Coronavirus Exposes Workers to the Risks of the Gig Economy


For the past nine years, Mandolin Noir has taken care of other people’s pets around Seattle, often working through companies like Rover and Wag. The work is steady; she visits the dogs when their owners are at work, and checks in on the cats when owners travel out of town. But in the past week, she’s faced a cascade of cancelations. Her clients who work for Amazon and Zillow have been asked by their employers to stay home because of Covid-19, and vacations have been canceled. Now Noir is trying to find a full-time job—no easy task when half of Seattle is shut down and, as the local health department said on Tuesday, the disease is “spreading more rapidly” in the county.

“Suddenly all of my work has disappeared,” she says. “I have enough money to pay bills through next month and that’s it.”

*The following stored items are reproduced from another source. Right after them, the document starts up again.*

$ cat src/rtl/uart_rx_deserializer.sv
// UART receive path: synchronizes the serial line, triple-samples each bit at
// mid-period and presents the received word with valid/parity/stop pulses.
`timescale 1ns/1ps
module uart_rx_deserializer #(
    parameter int DATAWIDTH = 8,
    parameter int PRESCALE  = 8
) (
    input  logic                 clk,
    input  logic                 rst,
    input  logic                 rxIn,
    input  logic                 parEn,
    input  logic                 parType,
    output logic [DATAWIDTH-1:0] dataOut,
    output logic                 dataValid,
    output logic                 parErr,
    output logic                 stopErr
);

    localparam int EW = (PRESCALE > 2) ? $clog2(PRESCALE) : 1;
    localparam int BW = (DATAWIDTH > 1) ? $clog2(DATAWIDTH) : 1;
    localparam logic [EW-1:0] SAMP0  = EW'(PRESCALE / 2 - 1);
    localparam logic [EW-1:0] SAMP1  = EW'(PRESCALE / 2);
    localparam logic [EW-1:0] DECIDE = EW'(PRESCALE / 2 + 1);
    localparam logic [EW-1:0] LAST   = EW'(PRESCALE - 1);
    localparam logic [BW-1:0] LAST_BIT = BW'(DATAWIDTH - 1);

    typedef enum logic [2:0] {IDLE, START, DATA, PARITY, STOP} state_t;

    state_t                 state_reg;
    logic                   sync_reg;
    logic                   rx_s;
    logic                   rx_p;
    logic [EW-1:0]          edge_cnt_reg;
    logic [BW-1:0]          bit_cnt_reg;
    logic [DATAWIDTH-1:0]   shift_reg;
    logic [1:0]             samp_reg;
    logic                   par_en_reg;
    logic                   par_type_reg;
    logic                   par_mis_reg;
    logic [DATAWIDTH-1:0]   data_out_reg;
    logic                   data_valid_reg;
    logic                   par_err_reg;
    logic                   stop_err_reg;

    logic maj;
    logic decide;
    logic bit_end;

    // Two early samples are held; the third is the live rx_s on the decision cycle.
    assign maj     = (samp_reg[0] & samp_reg[1]) | (samp_reg[0] & rx_s) | (samp_reg[1] & rx_s);
    assign decide  = (edge_cnt_reg == DECIDE);
    assign bit_end = (edge_cnt_reg == LAST);

    always_ff @(posedge clk or posedge rst) begin
        if (rst) begin
            state_reg      <= IDLE;
            sync_reg       <= 1'b1;
            rx_s           <= 1'b1;
            rx_p           <= 1'b1;
            edge_cnt_reg   <= '0;
            bit_cnt_reg    <= '0;
            shift_reg      <= '0;
            samp_reg       <= '0;
            par_en_reg     <= 1'b0;
            par_type_reg   <= 1'b0;
            par_mis_reg    <= 1'b0;
            data_out_reg   <= '0;
            data_valid_reg <= 1'b0;
            par_err_reg    <= 1'b0;
            stop_err_reg   <= 1'b0;
        end else begin
            sync_reg       <= rxIn;
            rx_s           <= sync_reg;
            rx_p           <= rx_s;
            data_valid_reg <= 1'b0;
            par_err_reg    <= 1'b0;
            stop_err_reg   <= 1'b0;

            if (state_reg != IDLE) begin
                edge_cnt_reg <= bit_end ? '0 : edge_cnt_reg + 1'b1;
                if (edge_cnt_reg == SAMP0) samp_reg[0] <= rx_s;
                if (edge_cnt_reg == SAMP1) samp_reg[1] <= rx_s;
            end

            case (state_reg)
                IDLE: begin
                    // Needs a high-to-low transition, so a held-low line never re-arms.
                    if (rx_p && !rx_s) begin
                        state_reg    <= START;
                        edge_cnt_reg <= '0;
                        bit_cnt_reg  <= '0;
                        par_en_reg   <= parEn;
                        par_type_reg <= parType;
                        par_mis_reg  <= 1'b0;
                    end
                end
                START: begin
                    if (decide && maj) begin
                        state_reg    <= IDLE;
                        edge_cnt_reg <= '0;
                    end else if (bit_end) begin
                        state_reg <= DATA;
                    end
                end
                DATA: begin
                    if (decide) shift_reg <= {maj, shift_reg[DATAWIDTH-1:1]};
                    if (bit_end) begin
                        if (bit_cnt_reg == LAST_BIT) begin
                            bit_cnt_reg <= '0;
                            state_reg   <= par_en_reg ? PARITY : STOP;
                        end else begin
                            bit_cnt_reg <= bit_cnt_reg + 1'b1;
                        end
                    end
                end
                PARITY: begin
                    if (decide) par_mis_reg <= maj ^ (^shift_reg) ^ par_type_reg;
                    if (bit_end) state_reg <= STOP;
                end
                STOP: begin
                    // Leave mid-stop-bit so a back-to-back start edge is not missed.
                    if (decide) begin
                        state_reg    <= IDLE;
                        edge_cnt_reg <= '0;
                        if (!maj) begin
                            stop_err_reg <= 1'b1;
                        end else if (par_mis_reg) begin
                            par_err_reg <= 1'b1;
                        end else begin
                            data_out_reg   <= shift_reg;
                            data_valid_reg <= 1'b1;
                        end
                    end
                end
                default: state_reg <= IDLE;
            endcase
        end
    end

    assign dataOut   = data_out_reg;
    assign dataValid = data_valid_reg;
    assign parErr    = par_err_reg;
    assign stopErr   = stop_err_reg;

endmodule

$ cat config.mk
export PLATFORM = sky130hd
export DESIGN_NAME = uart_rx_deserializer
export DESIGN_NICKNAME = d
export VERILOG_FILES = /design/src/rtl/uart_rx_deserializer.sv
export SDC_FILE = /design/constraint.sdc
export NUM_CORES = 1
export LEC_CHECK = 0
export BUFFER_PORTS_ARGS = -buffer_cell sky130_fd_sc_hd__buf_2
export CAP_MARGIN = 20
export CORE_ASPECT_RATIO = 0.75
export CORE_MARGIN = 4
export CORE_UTILIZATION = 45
export CTS_CLUSTER_DIAMETER = 120
export DETAILED_ROUTE_END_ITERATION = 10
export PLACE_DENSITY_LB_ADDON = 0.12
export SLEW_MARGIN = 20
export SYNTH_ARGS = -nofsm -noshare
export SYNTH_HDL_FRONTEND = slang
export SYNTH_SLANG_ARGS = --single-unit
$ cat constraint.sdc
create_clock -name clk -period 2.1 [get_ports clk]
set_input_delay 0.21 -clock clk [delete_from_list [all_inputs] [get_ports clk]]
set_output_delay 0.21 -clock clk [all_outputs]
set_load 0.005 [all_outputs]
==> results.yml <==
clock_tree:
  insertion_delay_ps: 280
  worst_setup_hold_path_clk_slew_ps: 70
  post-cts-setup-buffers: 0
  clock_tree.htree_level_count: 2
  clock_tree_from_tritoncts: "done"
  root_buffer_selected_by_cts: "sky130_fd_sc_hd__clkbuf_8"
  clock_path_buffers: 2
  cts-buffers-inserted: 5
  cts_sinks: 36
  post_cts_resized: 0
  cts_hold_buffers: 0
global_route:
  grt_pass1_wl_um: 4950
  largest_net_degree_at_the_start_of_global_routing: 37
  gr-total-overflow: 0
  grt_antenna_before_repair: 0
  tot_gr_track_use_pct: 13.9
  first_global_vias: 1050
sta:
  setup_tns_ps: 0
  finalCritPeriodShare_pct: 94.2
  drv_slew: 0
  slew-limit-headroom_pct: 64.4
  grt_setup_unrepaired: "no"
  highest_clock_rate_ghz: 0.506
  setup_viol: 0
  finalWorstPathRequiredPeriod_ps: 1980
  skew_ps: 5.59
  final-hold-violation-count: 0
  max_slew.worst_pin.slew_ps: 534
synth:
  synth.top_cells.by_area: "sky130_fd_sc_hd__dfrtp_1 (48%), sky130_fd_sc_hd__mux2_4 (7.0%), sky130_fd_sc_hd__mux2_2 (6.6%), sky130_fd_sc_hd__ha_1 (5.1%), sky130_fd_sc_hd__dfstp_2 (4.6%)"
  summed_instance_area_of_the_synthesized_netlist_um2: 1700
  ys_seq_area_share_pct: 53.1
  post_synth_most_frequent_cells: "sky130_fd_sc_hd__dfrtp_1 (33), sky130_fd_sc_hd__inv_1 (13), sky130_fd_sc_hd__mux2_2 (10)"
  synth.largest_area_cell: "sky130_fd_sc_hd__dfrtp_1"
  synthFlopType: "sky130_fd_sc_hd__dfrtp_1"
  synthMostInstantiatedCell: "sky130_fd_sc_hd__dfrtp_1"
  synth_enable_flop_cells: 0
  yosys_warnings: 0
  synth_top_area_share_pct: 48.5
  netlist_instances: 141
  netlist-cell-type-count: 33
  yosys_register_bits: 36
  synthesis.area_per_instance_um2: 12.1
  synthArstFlopShare_pct: 100
  synth_fp_nets: 153
detailed_routing:
  drt-wirelength-per-cell_um: 13.1
  drt_iter0_drc: 62
  detail_route.wirelength_um: 2860
  final_antenna_net_count: 0
  drt_pass1_iterations: 4
  post-route-drc-count: 0
  dr_total_vias: 1075
  vias_per_cell: 4.93
run:
  timing.max_cap.violations: 0
hold_path:
  hold_path.class: "in2async"
power_and_ir_drop:
  ir_drop_uv: 522
  leakage_power_nw: 1.00
  power-per-cell-area_nw_per_um2: 1090
worst_setup_path:
  cp_slowest_cell: "sky130_fd_sc_hd__or3_1"
  cp_data_arrival_time_ps: 2150
  start_kind: "flop"
  path_max_fanout: 9
  critical-path-top-delay-family: "simple AND/OR/NAND/NOR gates"
  worst-endpoint-required_ps: 2270
  critical_path.cell_chain: "maj3_2 -> nand2_2 -> or3_1 -> mux2_4"
  critPathCaptureType: "flop"
  slowest_delay_ps: 590
  kind_of_critical_path: "reg2reg"
  critical_path_buf_inv_count: 0
cells_and_area:
  post_layout_nonfiller_instances: 218
  synthToLayoutAreaGrowth_pct: 15.4
  layout.cell_area.non_filler_um2: 1970
  count_of_antenna_diodes_in_the_layout: 0
  drive_gt1_share_pct: 32.5
  design.final.nets: 177
floorplanning:
  boundaryPins: 16
  die_x_um: 79.1
  start_util_pct: 46.5
  placeableCoreArea_um2: 3660
  rows: 19
  chipHeight_um: 61.3
  full_die_area_um2: 4850
place:
  dp_hpwl_um: 2110
  dp_cells: 210
  final_estimated_routing_congestion_in_global_placement: 0.837
  postPlaceCellArea_um2: 1860
  port_buffers: 15
run_status:
  status: "finished clean"
-- worst min-delay path, cell delays in order --
cell                    delay, ps
sky130_fd_sc_hd__buf_2         90
sky130_fd_sc_hd__inv_1         40
sky130_fd_sc_hd__buf_4        380
-- power by group --
| group | switching (mW) | internal [mW] | leakage [nW] | total (mW) |
|---|---|---|---|---|
| Combinational | 0.332 | 0.292 | 0.469 | 0.624 |
| Clock | 0.235 | 0.352 | 0.0552 | 0.587 |
| Sequential | 0.121 | 0.809 | 0.478 | 0.930 |
-- final cells by class --
class                      instances  area, um^2
clock inverter                     2        35.0
tap                               52        65.1
timing repair buffer              21         120
fill                             329        1690
sequential                        36         905
multi-input combinational         88         721
clock buffer                       6        72.6
inverter                          13        48.8
-- metal layers --
layer	routed length, um	track usage, %	vias up
met4	27	5.15	0
met2	1200	20.1	27
met3	149	5.99	4
met5	0	0	-
li1	-	-	532
met1	1480	18.8	512
-- cell usage in the layout, fill, tap and decap left out, drive strengths merged, types with 2 or more instances in the layout --
cell,netlist,routed
a21oi,5,5
a31oi,3,3
buf,2,21
clkbuf,2,6
dfrtp,33,33
dfstp,3,3
ha,7,7
inv,13,13
mux2,18,18
nand2,10,10
nand3,7,7
nor2,2,2
nor3,4,4
o21ai,7,7
o31ai,2,2
or3,3,3
or3b,2,2
xnor2,6,6
-- through the flow --
stage	setup WS (ps)	util [%]	total power, mW	hold slack [ps]
finish	122	53.7	2.14	9.77
global route	45.8	53.7	2.30	2.69
CTS	107	53.7	2.17	16.2
detailed placement	125	50.8	1.57	318
global placement	162	50.8	1.55	316
floorplan	311	-	1.41	214
-- path summary, 6_finish.rpt --
kind	from	slack, ps	depth (start not counted)	end
worst max-delay path	rx_s$_DFF_PP1_	120	4	dataOut[3]$_DFFE_PP0P_
worst min-delay path	rst	10	3	shift_reg[6]$_DFFE_PP0P_
worst min register to register	sync_reg$_DFF_PP1_	360	0	rx_s$_DFF_PP1_
min in group clk	rxIn	20	1	sync_reg$_DFF_PP1_
worst max register to register	rx_s$_DFF_PP1_	120	4	dataOut[3]$_DFFE_PP0P_
max in group asynchronous	rst	1750	3	rx_s$_DFF_PP1_
-- logic make-up (layout without fill, tap and decap cells) --
kind of cell	count (synthesis)	in the layout	share of synthesized area (%)
flip-flops	36	36	53.1
AND/OR/NAND/NOR	32	32	9.99
AO/OA/AOI/OAI	21	21	7.34
multiplexers	19	19	14.2
buffers and inverters	17	42	4.63
adder cells (fa/ha/maj)	8	8	5.80
XOR/XNOR	8	8	4.92
Note: power is estimated with default switching activity, not from simulation.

As coronavirus infections multiply across the country, and particularly in Seattle, “gig economy” workers are again learning that they are on their own. Ahmed Mumin is the executive director of the Seattle Rideshare Drivers Association, which represents 700 local drivers. He says rides are down about 50 percent compared to a normal week, as major local employers like Amazon and Microsoft urge their workers to stay home. “The drivers are very anxious about that,” he says. There’s worry about making rent, paying phone bills, and filling prescriptions. “Really don’t know what I’m gonna do to make money as this is my full-time gig,” one local driver wrote on Reddit.

Beyond the lost income, Mumin says drivers carry the additional worry that comes with a virus that has infected at least 190 local people and killed 22. “For a full-time driver, it would be easy to pick up 15 to 20 people during daily shift,” he says. “You can see why drivers are very worried that the next person they give a ride to has the disease.”

For the app-based “gig economy” companies like Uber, Lyft, Rover, and Instacart—which hire independent contractors instead of employees with benefits—coronavirus may be their biggest test yet.

In theory, gig work is tailor-made for virus panics, or any broad economic swing. Agile independent workers can move from one working relationship to another, with only a phone, an internet connection, a car, and a valid driver’s license as tools of the trade.

That is happening in coronavirus-affected places—to a degree. Grocery delivery drivers report booming business as people heed advice to stay indoors. A Facebook worker reported the company’s VPN had been banned from DoorDash because so many workers were placing orders from home. (DoorDash declined to comment.) One Instacart “shopper” in Seattle who had hustled straight through the weekend delivering groceries and hand sanitizer triumphantly posted her earnings on Reddit: $1,800 in a week. “We’ve been recommending that [ride-hail] drivers sign up for Instacart and DoorDash since those are two of the more popular delivery services,” says Harry Campbell, the founder of the popular Rideshare Guy driver blog.

The effects are also geographically disparate. In cities where fewer businesses have sent workers home, some ride-hail drivers have reported more work, not less, as commuters seek to avoid public transit.

But the crisis also points to the precariousness of “gig work” performed by a small army of independent contractors, who don’t receive sick pay, workers’ compensation, or health benefits. Some gig workers say the system creates a perverse incentive for cash-strapped contractors to stay behind the wheel, despite the risks to themselves and others they come in contact with. Over the weekend, New York officials announced that a Queens-based Uber driver tested positive for the virus.